In [5]: df.groupby(['b',pd.Grouper(freq='1h')]).mean()
Out[5]: 
                      a
b                      
-4 2014-01-01  0.236842
-3 2014-01-01 -0.196441
-2 2014-01-01  0.084048
-1 2014-01-01 -0.079776
 0 2014-01-01  0.059750
 1 2014-01-01 -0.010162
 2 2014-01-01 -0.124559
 3 2014-01-01 -0.009600

In [6]: df.groupby(['b',pd.Grouper(freq='1h')]).mean().to_csv('test.csv',mode='w',date_format='%Y')

In [7]: !cat test.csv
b,,a
-4.0,2014-01-01 00:00:00,0.23684162290873984
-3.0,2014-01-01 00:00:00,-0.1964410632489068
-2.0,2014-01-01 00:00:00,0.08404773044520912
-1.0,2014-01-01 00:00:00,-0.07977596435616328
0.0,2014-01-01 00:00:00,0.05975025407287002
1.0,2014-01-01 00:00:00,-0.010162014106808491
2.0,2014-01-01 00:00:00,-0.1245593183893703
3.0,2014-01-01 00:00:00,-0.00959968236480397

Poquaruse · 2014-07-19T07:34:35Z

Thanks! :-)

jreback · 2014-07-19T13:43:35Z

ok, since #7746 fix was just merged, this is a separate issue.

I think that the multi-index to_native_types is not passing thru the date_format (and maybe other formatters) to the sub-index formatting.

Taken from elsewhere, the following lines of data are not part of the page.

[src/dtp_pkg.sv]
package dtp_pkg;

   // Register file addresses
   localparam logic [7:0] ADDR_PORT_DATA = 8'h03;
   localparam logic [7:0] ADDR_TIMER_MODE = 8'hf1;
   localparam logic [7:0] ADDR_SECOND_COUNT = 8'hf2;
   localparam logic [7:0] ADDR_SECOND_PRESCALE = 8'hf3;
   localparam logic [7:0] ADDR_FIRST_COUNT = 8'hf4;
   localparam logic [7:0] ADDR_FIRST_PRESCALE = 8'hf5;
   localparam logic [7:0] ADDR_INPUT_PORT_MODE = 8'hf7;
   localparam logic [7:0] ADDR_IRQ_REQUEST = 8'hfa;

   // Reset values
   localparam logic [7:0] TIMER_MODE_RESET = 8'h00;
   localparam logic [7:0] PRESCALE_RESET = 8'h00;
   localparam logic [7:0] COUNT_RESET = 8'h00;
   localparam logic [7:0] INPUT_PORT_MODE_RESET = 8'h00;
   localparam logic [5:0] IRQ_REQUEST_RESET = 6'h00;
   localparam logic [7:0] READ_ZERO = 8'h00;

   // timer_mode_control fields
   localparam int TMR_FIRST_LOAD_BIT = 0;
   localparam int TMR_FIRST_EN_BIT = 1;
   localparam int TMR_SECOND_LOAD_BIT = 2;
   localparam int TMR_SECOND_EN_BIT = 3;
   localparam int TMR_TIN_MODE_LSB = 4;
   localparam logic [7:0] TMR_WRITE_MASK = 8'h3a;

   // Prescale register fields
   localparam int PRE_CONT_BIT = 0;
   localparam int PRE_EXT_BIT = 1;
   localparam int PRE_RATIO_LSB = 2;

   // input_port_mode fields
   localparam int IPM_ANALOG_BIT = 1;

   // Interrupt request bits
   localparam int IRQ_SECOND_CMP_BIT = 0;
   localparam int IRQ_REF_FALL_BIT = 1;
   localparam int IRQ_FIRST_CMP_BIT = 2;
   localparam int IRQ_REF_RISE_BIT = 3;
   localparam int IRQ_FIRST_TIMER_BIT = 4;
   localparam int IRQ_SECOND_TIMER_BIT = 5;

   // Timing
   localparam int CLK_PERIOD_NS = 10;
   localparam int INTERNAL_DIV = 4;
   localparam int NOP_TIME_NS = 60;
   localparam int NOP_CYCLES = (NOP_TIME_NS + CLK_PERIOD_NS - 1) / CLK_PERIOD_NS;
   localparam int CMP_SETTLE_NOPS = 2;
   localparam int CMP_SETTLE_CYCLES = CMP_SETTLE_NOPS * NOP_CYCLES;
   localparam logic [1:0] DIV_LAST = 2'(INTERNAL_DIV - 1);
   localparam logic [4:0] CMP_SETTLE_LOAD = 5'(CMP_SETTLE_CYCLES);

   typedef enum logic [1:0] {
      TIN_FREE = 2'b00,
      TIN_GATE = 2'b01,
      TIN_TRIG_ONCE = 2'b10,
      TIN_TRIG_RETRIG = 2'b11
   } dtp_tin_mode_e;

   typedef enum logic [1:0] {
      CH_STOPPED = 2'b00,
      CH_COUNTING = 2'b01,
      CH_HALTED = 2'b10
   } dtp_ch_state_e;

   typedef struct packed {
      logic wr;
      logic rd;
      logic [7:0] addr;
      logic [7:0] wdata;
   } dtp_reg_req_s;

   typedef struct packed {
      logic [5:0] ratio;
      logic [7:0] init;
      logic cont;
   } dtp_ch_cfg_s;

endpackage

[src/dtp_timers.sv]
`timescale 1ns/1ps
// Functional notes
// - Two 8-bit counters, each with 6-bit prescaler.
// - Second prescaler internal or external; first internal.
// - Prescaler divides by one through sixty-four.
// - Prescaler ticks decrement counter from 1..256.
// - Both at terminal count raise timer interrupt.
// - Start, stop, resume, or restart from initial.
// - Single-pass halts at zero; modulo mode reloads.
// - Counters readable undisturbed; prescalers read as zero.
// - Second clock: internal divided by four, or external.
// - Timer input: clock, trigger, retrigger, or gate.
// - Lines 0 and 1 digital or comparator input; line 2 reads as zero while comparators are on.
// - Input lines feed port interrupts and timer input.
// - Second comparator both edges; first falling only.
// - Comparator outputs invalid two NOPs after enable.
// - Comparators route anywhere; disabled frees reference pin.
// - Comparators powered down in stop state.
// - Reset clears mode register and low prescaler bits.
// - Six request bits clear; reference line rising edge.
// - Port mode survives stop recovery via release pin.
module dtp_timers (
   input wire logic clk,
   input wire logic rst,
   input wire dtp_pkg::dtp_reg_req_s reg_req,
   output logic [7:0] reg_rdata,
   input wire logic [2:0] input_port_lines,
   input wire logic first_cmp_out,
   input wire logic second_cmp_out,
   input wire logic stop_state,
   input wire logic stop_release_pin,
   output logic comparator_power_en,
   output logic [5:0] irq_request,
   output logic [3:0] port_input_irqs,
   output logic first_timer_irq,
   output logic second_timer_irq
);

   typedef struct packed {
      logic [7:0] timer_mode;
      logic [7:0] first_pre;
      logic [7:0] second_pre;
      logic [7:0] first_init;
      logic [7:0] second_init;
      logic [7:0] port_mode;
      logic [5:0] irq_req;
      logic [3:0] port_irq;
      logic [1:0] div_cnt;
      logic [4:0] settle_cnt;
      logic [2:0] prev_lines;
      logic trig_seen;
      logic cmp_power;
      logic [7:0] rdata;
   } dtp_top_s;

   dtp_top_s s;
   dtp_top_s next_s;

   logic [7:0] first_count;
   logic [7:0] second_count;
   logic second_counting;
   logic first_term;
   logic second_term;
   logic first_restart;
   logic second_restart;
   logic first_run;
   logic second_run;
   logic int_tick;
   logic second_tick;
   logic analog;
   logic cmp_valid;
   logic [2:0] line_eff;
   logic [2:0] rise;
   logic [2:0] fall;
   logic tin;
   logic ext_src;
   logic trig_mode;
   logic trig_accept;
   logic sw_first_load;
   logic sw_second_load;
   logic [5:0] irq_set;
   logic [3:0] port_evt;
   logic [7:0] rd_value;
   dtp_pkg::dtp_tin_mode_e tin_mode;
   dtp_pkg::dtp_ch_cfg_s first_cfg;
   dtp_pkg::dtp_ch_cfg_s second_cfg;

   // Input lines and comparators
   always_comb begin
      analog = s.port_mode[dtp_pkg::IPM_ANALOG_BIT];
      cmp_valid = analog && (s.settle_cnt == 5'h00) && !stop_state;
      // An unsettled comparator holds its last level so no false edge appears
      line_eff[0] = analog ? (cmp_valid ? first_cmp_out : s.prev_lines[0]) : input_port_lines[0];
      line_eff[1] = analog ? (cmp_valid ? second_cmp_out : s.prev_lines[1]) : input_port_lines[1];
      // Reference pin is an ordinary line only while comparators are off
      line_eff[2] = analog ? 1'b0 : input_port_lines[2];
      rise = line_eff & ~s.prev_lines;
      fall = ~line_eff & s.prev_lines;
      port_evt = 4'h0;
      port_evt[dtp_pkg::IRQ_SECOND_CMP_BIT] = analog ? (rise[1] | fall[1]) : fall[1];
      port_evt[dtp_pkg::IRQ_REF_FALL_BIT] = !analog && fall[2];
      port_evt[dtp_pkg::IRQ_FIRST_CMP_BIT] = fall[0];
      port_evt[dtp_pkg::IRQ_REF_RISE_BIT] = !analog && rise[2];
      tin = line_eff[0];
   end

   // Timer sequencing
   always_comb begin
      tin_mode = dtp_pkg::dtp_tin_mode_e'(s.timer_mode[dtp_pkg::TMR_TIN_MODE_LSB +: 2]);
      ext_src = s.second_pre[dtp_pkg::PRE_EXT_BIT];
      int_tick = (s.div_cnt == dtp_pkg::DIV_LAST) && !stop_state;
      sw_first_load = reg_req.wr && (reg_req.addr == dtp_pkg::ADDR_TIMER_MODE)
         && reg_req.wdata[dtp_pkg::TMR_FIRST_LOAD_BIT];
      sw_second_load = reg_req.wr && (reg_req.addr == dtp_pkg::ADDR_TIMER_MODE)
         && reg_req.wdata[dtp_pkg::TMR_SECOND_LOAD_BIT];
      trig_mode = !ext_src && ((tin_mode == dtp_pkg::TIN_TRIG_ONCE) || (tin_mode == dtp_pkg::TIN_TRIG_RETRIG));
      // A one-shot trigger is ignored while its count is still running
      trig_accept = trig_mode && rise[0] && s.timer_mode[dtp_pkg::TMR_SECOND_EN_BIT]
         && ((tin_mode == dtp_pkg::TIN_TRIG_RETRIG) || !s.trig_seen || !second_counting);
      if (ext_src) begin
         second_tick = rise[0];
      end else if (tin_mode == dtp_pkg::TIN_GATE) begin
         second_tick = int_tick && tin;
      end else begin
         second_tick = int_tick;
      end
      first_restart = sw_first_load;
      second_restart = sw_second_load || trig_accept;
      first_run = s.timer_mode[dtp_pkg::TMR_FIRST_EN_BIT];
      second_run = s.timer_mode[dtp_pkg::TMR_SECOND_EN_BIT] && (!trig_mode || s.trig_seen);
      first_cfg.ratio = s.first_pre[dtp_pkg::PRE_RATIO_LSB +: 6];
      first_cfg.init = s.first_init;
      first_cfg.cont = s.first_pre[dtp_pkg::PRE_CONT_BIT];
      second_cfg.ratio = s.second_pre[dtp_pkg::PRE_RATIO_LSB +: 6];
      second_cfg.init = s.second_init;
      second_cfg.cont = s.second_pre[dtp_pkg::PRE_CONT_BIT];
   end

   // Read mux
   always_comb begin
      case (reg_req.addr)
         dtp_pkg::ADDR_TIMER_MODE: rd_value = s.timer_mode;
         dtp_pkg::ADDR_FIRST_COUNT: rd_value = first_count;
         dtp_pkg::ADDR_SECOND_COUNT: rd_value = second_count;
         dtp_pkg::ADDR_FIRST_PRESCALE: rd_value = dtp_pkg::READ_ZERO;
         dtp_pkg::ADDR_SECOND_PRESCALE: rd_value = dtp_pkg::READ_ZERO;
         dtp_pkg::ADDR_INPUT_PORT_MODE: rd_value = s.port_mode;
         dtp_pkg::ADDR_IRQ_REQUEST: rd_value = {2'b00, s.irq_req};
         dtp_pkg::ADDR_PORT_DATA: rd_value = {5'b00000, line_eff};
         default: rd_value = dtp_pkg::READ_ZERO;
      endcase
   end

   always_comb begin
      next_s = s;
      irq_set = {second_term, first_term, port_evt};
      next_s.port_irq = port_evt;
      next_s.prev_lines = line_eff;
      next_s.div_cnt = stop_state ? s.div_cnt : s.div_cnt + 2'h1;
      if (reg_req.rd) begin
         next_s.rdata = rd_value;
      end
      if (sw_second_load) begin
         next_s.trig_seen = 1'b0;
      end
      if (trig_accept) begin
         next_s.trig_seen = 1'b1;
      end
      if (reg_req.wr) begin
         case (reg_req.addr)
            // Load bits act once and are not stored
            dtp_pkg::ADDR_TIMER_MODE: next_s.timer_mode = reg_req.wdata & dtp_pkg::TMR_WRITE_MASK;
            dtp_pkg::ADDR_FIRST_PRESCALE: next_s.first_pre = reg_req.wdata;
            dtp_pkg::ADDR_SECOND_PRESCALE: next_s.second_pre = reg_req.wdata;
            dtp_pkg::ADDR_FIRST_COUNT: next_s.first_init = reg_req.wdata;
            dtp_pkg::ADDR_SECOND_COUNT: next_s.second_init = reg_req.wdata;
            dtp_pkg::ADDR_INPUT_PORT_MODE: begin
               next_s.port_mode = reg_req.wdata;
               if (reg_req.wdata[dtp_pkg::IPM_ANALOG_BIT] && !analog) begin
                  next_s.settle_cnt = dtp_pkg::CMP_SETTLE_LOAD;
               end
            end
            dtp_pkg::ADDR_IRQ_REQUEST: next_s.irq_req = reg_req.wdata[5:0];
            default: next_s.port_mode = s.port_mode;
         endcase
      end
      // A new event beats a clear written in the same cycle
      next_s.irq_req = next_s.irq_req | irq_set;
      if (stop_state) begin
         next_s.settle_cnt = dtp_pkg::CMP_SETTLE_LOAD;
      end else if (s.settle_cnt != 5'h00 && !(reg_req.wr && reg_req.addr == dtp_pkg::ADDR_INPUT_PORT_MODE)) begin
         next_s.settle_cnt = s.settle_cnt - 5'h01;
      end
      next_s.cmp_power = next_s.port_mode[dtp_pkg::IPM_ANALOG_BIT] && !stop_state;
      // Stop recovery restores timer state but leaves the port mode alone
      if (stop_release_pin) begin
         next_s.timer_mode = dtp_pkg::TIMER_MODE_RESET;
         next_s.first_pre[dtp_pkg::PRE_CONT_BIT] = 1'b0;
         next_s.second_pre[dtp_pkg::PRE_CONT_BIT] = 1'b0;
         next_s.second_pre[dtp_pkg::PRE_EXT_BIT] = 1'b0;
         next_s.irq_req = dtp_pkg::IRQ_REQUEST_RESET;
         next_s.trig_seen = 1'b0;
      end
   end

   always_ff @(posedge clk or posedge rst) begin
      if (rst) begin
         s.timer_mode <= dtp_pkg::TIMER_MODE_RESET;
         s.first_pre <= dtp_pkg::PRESCALE_RESET;
         s.second_pre <= dtp_pkg::PRESCALE_RESET;
         s.first_init <= dtp_pkg::COUNT_RESET;
         s.second_init <= dtp_pkg::COUNT_RESET;
         s.port_mode <= dtp_pkg::INPUT_PORT_MODE_RESET;
         s.irq_req <= dtp_pkg::IRQ_REQUEST_RESET;
         s.port_irq <= 4'h0;
         s.div_cnt <= 2'h0;
         s.settle_cnt <= 5'h00;
         s.prev_lines <= 3'h0;
         s.trig_seen <= 1'b0;
         s.cmp_power <= 1'b0;
         s.rdata <= dtp_pkg::READ_ZERO;
      end else begin
         s <= next_s;
      end
   end

   dtp_timer_channel u_first (
      .clk(clk),
      .rst(rst),
      .cfg(first_cfg),
      .restart(first_restart),
      .run(first_run),
      .tick(int_tick),
      .count(first_count),
      .counting(),
      .terminal(first_term)
   );

   dtp_timer_channel u_second (
      .clk(clk),
      .rst(rst),
      .cfg(second_cfg),
      .restart(second_restart),
      .run(second_run),
      .tick(second_tick),
      .count(second_count),
      .counting(second_counting),
      .terminal(second_term)
   );

   assign reg_rdata = s.rdata;
   assign comparator_power_en = s.cmp_power;
   assign irq_request = s.irq_req;
   assign port_input_irqs = s.port_irq;
   assign first_timer_irq = first_term;
   assign second_timer_irq = second_term;

endmodule

[src/dtp_timer_channel.sv]
`timescale 1ns/1ps
module dtp_timer_channel (
   input wire logic clk,
   input wire logic rst,
   input wire dtp_pkg::dtp_ch_cfg_s cfg,
   input wire logic restart,
   input wire logic run,
   input wire logic tick,
   output logic [7:0] count,
   output logic counting,
   output logic terminal
);

   typedef struct packed {
      dtp_pkg::dtp_ch_state_e state;
      logic [5:0] pre_cnt;
      logic [7:0] count;
      logic term;
   } dtp_ch_s;

   dtp_ch_s s;
   dtp_ch_s next_s;

   always_comb begin
      next_s = s;
      next_s.term = 1'b0;
      if (restart) begin
         next_s.pre_cnt = cfg.ratio;
         next_s.count = cfg.init;
         next_s.state = dtp_pkg::CH_COUNTING;
      end else begin
         case (s.state)
            dtp_pkg::CH_COUNTING: begin
               // Zero in either counter wraps, so it behaves as 64 or 256
               if (run && tick) begin
                  if (s.pre_cnt == 6'h01) begin
                     next_s.pre_cnt = cfg.ratio;
                     if (s.count == 8'h01) begin
                        next_s.term = 1'b1;
                        if (cfg.cont) begin
                           next_s.count = cfg.init;
                        end else begin
                           next_s.count = 8'h00;
                           next_s.state = dtp_pkg::CH_HALTED;
                        end
                     end else begin
                        next_s.count = s.count - 8'h01;
                     end
                  end else begin
                     next_s.pre_cnt = s.pre_cnt - 6'h01;
                  end
               end
            end
            dtp_pkg::CH_STOPPED: begin
               next_s.state = dtp_pkg::CH_STOPPED;
            end
            dtp_pkg::CH_HALTED: begin
               next_s.state = dtp_pkg::CH_HALTED;
            end
            default: begin
               next_s.state = dtp_pkg::CH_STOPPED;
            end
         endcase
      end
   end

   always_ff @(posedge clk or posedge rst) begin
      if (rst) begin
         s <= '{state: dtp_pkg::CH_STOPPED, pre_cnt: 6'h00, count: dtp_pkg::COUNT_RESET, term: 1'b0};
      end else begin
         s <= next_s;
      end
   end

   assign count = s.count;
   assign counting = (s.state == dtp_pkg::CH_COUNTING);
   assign terminal = s.term;

endmodule

[config.mk]
export PLATFORM = sky130hd
export DESIGN_NAME = dtp_timers
export DESIGN_NICKNAME = d
export VERILOG_FILES = /design/src/dtp_pkg.sv /design/src/dtp_timers.sv /design/src/dtp_timer_channel.sv
export SDC_FILE = /design/constraint.sdc
export NUM_CORES = 1
export LEC_CHECK = 0
export BUFFER_PORTS_ARGS = -buffer_cell sky130_fd_sc_hd__buf_2
export CAP_MARGIN = 20
export CORE_MARGIN = 5
export CORE_UTILIZATION = 45
export CTS_CLUSTER_SIZE = 30
export DETAILED_ROUTE_END_ITERATION = 16
export SYNTH_ARGS = -nofsm -noshare
export SYNTH_HDL_FRONTEND = slang
export SYNTH_SLANG_ARGS = --single-unit
export TNS_END_PERCENT = 20
[constraint.sdc]
create_clock -name clk -period 3.99 [get_ports clk]
set_input_delay 0.1995 -clock clk [delete_from_list [all_inputs] [get_ports clk]]
set_output_delay 0.1995 -clock clk [all_outputs]
set_load 0.01 [all_outputs]
==> metrics list <==
* YS warnings: 0
* Count of nets after finishing: 660
* Number of nets with antenna violations after routing: 0
- Count of non-filler cells in the finished layout: ~790
- Most instantiated cells after synthesis: sky130_fd_sc_hd__dfrtp_1 (107), sky130_fd_sc_hd__nor2_1 (55), sky130_fd_sc_hd__nand2_1 (49)
- Number of flops mapped to enable cells by yosys: 0
- For this run, the leading register cell type out of synthesis is sky130_fd_sc_hd__dfrtp_1.
* Maximum number of buffers from clock root to sink: 2
- In the global route stage, overall resource usage came out at 0.200.
- After detailed routing, the number of remaining DRC violations is 0.
- The congestion estimate from routability-driven global placement came to 0.901.
- Violation count after the first detailed-routing iteration: 492
* Largest fanout of any net on the critical path: 15
* Depth of the worst register-to-register path: 8
- Final WS setup: 1250 ps
- At the placement stage, the worst setup path has a slack of 1250 ps.
- GRT met2 Usage: 0.314
- Total I/O pin count: 48
* Pin count of the biggest net entering global routing: 78
- Slew at the pin closest to its max-slew limit: approximately 940 ps
* Grt met1 use: 0.279
* Unrepaired setup endpoints after global routing: no
- Detailed placement ended at an HPWL of 10.3 mm.
- Number of rows created at floorplan: 41
* Total vias in the final route: between 4,000 and 5,000
- Critical path data arrival time: 2980 ps
- The H-tree generated during clock tree synthesis spans 3 levels.
* Number of max-cap violations: 0
* Die Footprint: 15,400 um2
- Port Buf Inserts: between 40 and 50
* Layout cells sized above 1: 0.195
- Final worst path period need: approximately 2700 ps
- Core area: 12,700 um2
* Buffer type at the clock tree root: sky130_fd_sc_hd__clkbuf_16
- Register-to-register setup slack: 1250 ps
- Via density per instance: 5.78
- TritonCTS Buffers: 9
- In the final routed layout, each cell accounts on average for between 15 and 20 um.
* Final-layout setup total negative slack: 0 ps
- Count leader, synth: sky130_fd_sc_hd__dfrtp_1
- Die outline height: 124 um
- The initial utilization of the core area, before any placement, comes to 0.461.
- From left edge to right edge, the die measures approximately 120 um.
* Filler cells: between 1,000 and 1,500
- Tracing the worst setup path back leads to its startpoint at s[13]$_DFFE_PP0P_.
- Of the synthesized area, sequential elements account for 0.456.
- The share of synthesized area in the top cell type comes to 0.456.
* Post-CTS Hold Buffers: 0
* Antenna Diode Count: 0
* Post-CTS Repair Setup Buffers: 0
- Slew margin rel.: 0.367
- The via count of the first global-routing pass was about 4,400.
- Clock skew after layout: 4.70 ps
- Result of the run: complete, no violations
- The final count of hold timing violations was 0.
* Detailed-routing iteration count for the pre-antenna-repair pass: 4
- Total Power Consumption: 0.00237 W
* Area Growth Syn to Fin: 9.53%
- Average instance area after synthesis: 9.76 um2
* Met3 Resource Use GR: 0.0304
- Counting distinct cell types in the post-synthesis netlist gives 67.
* Post-Place Cells: 776
* Max VDD drop: 191 uV
- Of all cell types, the one taking the most synthesized area is sky130_fd_sc_hd__dfrtp_1.
- The min-delay analysis places its worst path in the category primary input to flop.
* GRT overflow: 0
- Asr flop ratio synth: 1.00
- Worst-skew pair later-pin latency: 350 ps
- Cells traversed along the worst timing path: inv_1 -> ha_1 -> nor4b_4 -> nand3b_2 -> mux2_4 -> o21ai_2 -> nor2_1 -> o221a_2
- The worst setup path is of the flop to flop kind.
- In this run, synthesis produced a sequential element count of 107.
- Largest incremental delay on the critical path: 630 ps
- Final Max Slew Viols: 0
- Post-synthesis net count: 644
- For this block, the routed nets add up to 14.5 mm of wire.
* Static Leakage: between 3 and 4 nW
- Beginning of the worst hold path: stop_state
* Data required, critical path: about 4200 ps
- On the critical path, the stage with the largest delay is an instance of sky130_fd_sc_hd__o21ai_2.
- After global routing, the most crowded layer is met2.
* Endpoint class of the critical path: flop
- Of the available clock period, the critical path in the final layout requires 0.687.
- Derived from the worst setup path, the maximum achievable clock frequency is ~0.36 GHz.
- STA classifies the critical path startpoint as a flop.
- Total standard cell area after synthesis: approximately 5900 um2
- The first global-routing pass estimated 23.5 mm of wire.
* Synthesized instance count: 601
* Critical R2R Capture: u_second.s[12]$_DFFE_PP0P_
- Setup violations remaining at the end of the flow were counted as 0.
* Reg-to-Reg Start: s[13]$_DFFE_PP0P_
- Once the clock tree was built, the resizer swapped 0 gates to a different size.
* Clock slew at reported path FFs: 70 ps
* Ratio of total power to cell area: 368 nW/um2
- Across all hold checks on the routed design, the worst slack comes to 130 ps.
* CTS tree: yes
* Antenna violations before repair: 0
- By area the synthesized netlist is led by sky130_fd_sc_hd__dfrtp_1 (46%), sky130_fd_sc_hd__mux2_2 (7.5%), sky130_fd_sc_hd__nor2_1 (3.5%).
* End point of the critical path: u_second.s[12]$_DFFE_PP0P_
* Clock sink total: 107
## report_power, final
part / internal (W) / leakage [nW] / switching [W]
combinational: 0.000111 / 1.44 / 0.000145
sequential: 0.00115 / 1.42 / 0.0000542
clock: 0.000518 / 0.146 / 0.000391
total: 0.00178 / 3.00 / 0.000590
## cell type report
cell class                 instances  area, um2  area share
clock inverter                     2       35.0     0.00545
clock buffer                      13        260      0.0405
multi-input combinational        417       2830       0.440
tap                              172        215      0.0335
inverter                          30        115      0.0179
timing repair buffer              52        295      0.0460
sequential                       107       2680       0.417
## stage by stage
stage	cell area (um2)	utilization
after floorplan	5870	-
after global placement	6090	0.479
after detailed placement	6090	0.479
after CTS	6390	0.502
after global routing	6430	0.505
final	6430	0.505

nbonnotte · 2015-11-08T14:44:41Z

@jreback i've been looking at that issue, and i would not say the difficulty is "novice"...

The issue I'm struggling with is that (if i understand things correctly) a MultiIndex is a MultiIndex whatever the type of the content, while a 1D index with datetimes is a DatetimeIndex.

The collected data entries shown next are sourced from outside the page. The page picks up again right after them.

**config.mk**
```make
export PLATFORM = sky130hd
export DESIGN_NAME = dbr_regs
export DESIGN_NICKNAME = d
export VERILOG_FILES = /design/src/dbr_regs_end.sv /design/src/dbr_pkg.sv /design/src/dbr_regs.sv
export SDC_FILE = /design/constraint.sdc
export NUM_CORES = 1
export LEC_CHECK = 0
export BUFFER_PORTS_ARGS = -buffer_cell sky130_fd_sc_hd__buf_2
export CELL_PAD_IN_SITES_DETAIL_PLACEMENT = 1
export CELL_PAD_IN_SITES_GLOBAL_PLACEMENT = 1
export CORE_ASPECT_RATIO = 1.1
export CORE_MARGIN = 5
export CORE_UTILIZATION = 46
export DETAILED_ROUTE_END_ITERATION = 12
export GPL_ROUTABILITY_DRIVEN = 0
export PLACE_DENSITY_LB_ADDON = 0.1
export SYNTH_ARGS = -nofsm -noshare
export SYNTH_HDL_FRONTEND = slang
export SYNTH_SLANG_ARGS = --single-unit
export TNS_END_PERCENT = 50
```
**constraint.sdc**
```tcl
create_clock -name clk -period 4.7 [get_ports clk]
set_input_delay 0.47 -clock clk [delete_from_list [all_inputs] [get_ports clk]]
set_output_delay 0.47 -clock clk [all_outputs]
set_load 0.01 [all_outputs]
```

So when we need to format a DatetimeIndex, DatetimeIndex._format_native_types is there and does what it has to do, knowing its values are Timestamps https://github.com/pydata/pandas/blob/d0a21032be1e92d4fcb92b8a1c16dee514cb61dc/pandas/tseries/index.py#L737

On the other hand, a MultiIndex has only a generic _format_native_types method, which basically does nothing but returning its content https://github.com/pydata/pandas/blob/d0a21032be1e92d4fcb92b8a1c16dee514cb61dc/pandas/core/index.py#L4329

I could try to go through the individual values of the MultiIndex and format all Timestamp that I encounter, but I'm not sure that's such a good idea. Probably finding a way to reuse DatetimeIndex._format_native_types would be better.

Is it possible to transform a MultiIndex into a list of regular indexes (e.g. DatetimeIndex) back and forth?

jreback · 2015-11-08T16:23:50Z

I'll bump the difficulty up 1 :)

here's what you have to do

redefine _format_native_types for a MulitIndex

for each level, call _format_native_types, passing thru the kwargs. these are the new levels,
then reconstruct a MultiIndexIndex and call .values on it.

In [1]: mi = pd.MultiIndex.from_product([range(3),list('abc'),date_range('20130101 09:00:00',periods=3)])
In [4]: mi.levels

Out[4]: FrozenList([[0, 1, 2], [u'a', u'b', u'c'], [2013-01-01 09:00:00, 2013-01-02 09:00:00, 2013-01-03 09:00:00]])

In [5]: mi.levels[0]
Out[5]: Int64Index([0, 1, 2], dtype='int64')

In [6]: mi.levels[1]
Out[6]: Index([u'a', u'b', u'c'], dtype='object')

In [7]: mi.levels[2]
Out[7]: DatetimeIndex(['2013-01-01 09:00:00', '2013-01-02 09:00:00', '2013-01-03 09:00:00'], dtype='datetime64[ns]', freq='D')

In [8]: mi.levels[2].to_native_types()
Out[8]: array(['2013-01-01 09:00:00', '2013-01-02 09:00:00', '2013-01-03 09:00:00'], dtype=object)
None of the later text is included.